*WHAT IS NEEDED*. Please write the following entries out once more, exactly.

[Dataset excerpts]
**config.mk**
```make
export PLATFORM = sky130hd
export DESIGN_NAME = byte_pattern_search_all_offsets
export DESIGN_NICKNAME = d
export VERILOG_FILES = /design/src/sv/bpsao_pkg.sv /design/src/sv/bpsao_cell.sv /design/src/sv/byte_pattern_search_all_offsets.sv
export VERILOG_INCLUDE_DIRS = /design/src /design/src/sv
export SDC_FILE = /design/constraint.sdc
export NUM_CORES = 2
export LEC_CHECK = 0
export BUFFER_PORTS_ARGS = -buffer_cell sky130_fd_sc_hd__buf_2
export CORE_ASPECT_RATIO = 0.8
export CORE_MARGIN = 2
export CORE_UTILIZATION = 52
export DETAILED_ROUTE_END_ITERATION = 16
export GPL_TIMING_DRIVEN = 0
export PLACE_DENSITY_LB_ADDON = 0.1
export SETUP_SLACK_MARGIN = 0.2
export SYNTH_ARGS = -nofsm -noshare
export SYNTH_HDL_FRONTEND = slang
export SYNTH_SLANG_ARGS = --single-unit
export TNS_END_PERCENT = 5
```
**constraint.sdc**
```tcl
create_clock -name i_clk -period 13.55 [get_ports i_clk]
set_input_delay 2.0325 -clock i_clk [delete_from_list [all_inputs] [get_ports i_clk]]
set_output_delay 2.0325 -clock i_clk [all_outputs]
set_load 0.01 [all_outputs]
```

*ANSWER FOR THIS EXERCISE*.
**config.mk**
```make
export PLATFORM = sky130hd
export DESIGN_NAME = byte_pattern_search_all_offsets
export DESIGN_NICKNAME = d
export VERILOG_FILES = /design/src/sv/bpsao_pkg.sv /design/src/sv/bpsao_cell.sv /design/src/sv/byte_pattern_search_all_offsets.sv
export VERILOG_INCLUDE_DIRS = /design/src /design/src/sv
export SDC_FILE = /design/constraint.sdc
export NUM_CORES = 2
export LEC_CHECK = 0
export BUFFER_PORTS_ARGS = -buffer_cell sky130_fd_sc_hd__buf_2
export CORE_ASPECT_RATIO = 0.8
export CORE_MARGIN = 2
export CORE_UTILIZATION = 52
export DETAILED_ROUTE_END_ITERATION = 16
export GPL_TIMING_DRIVEN = 0
export PLACE_DENSITY_LB_ADDON = 0.1
export SETUP_SLACK_MARGIN = 0.2
export SYNTH_ARGS = -nofsm -noshare
export SYNTH_HDL_FRONTEND = slang
export SYNTH_SLANG_ARGS = --single-unit
export TNS_END_PERCENT = 5
```
**constraint.sdc**
```tcl
create_clock -name i_clk -period 13.55 [get_ports i_clk]
set_input_delay 2.0325 -clock i_clk [delete_from_list [all_inputs] [get_ports i_clk]]
set_output_delay 2.0325 -clock i_clk [all_outputs]
set_load 0.01 [all_outputs]
```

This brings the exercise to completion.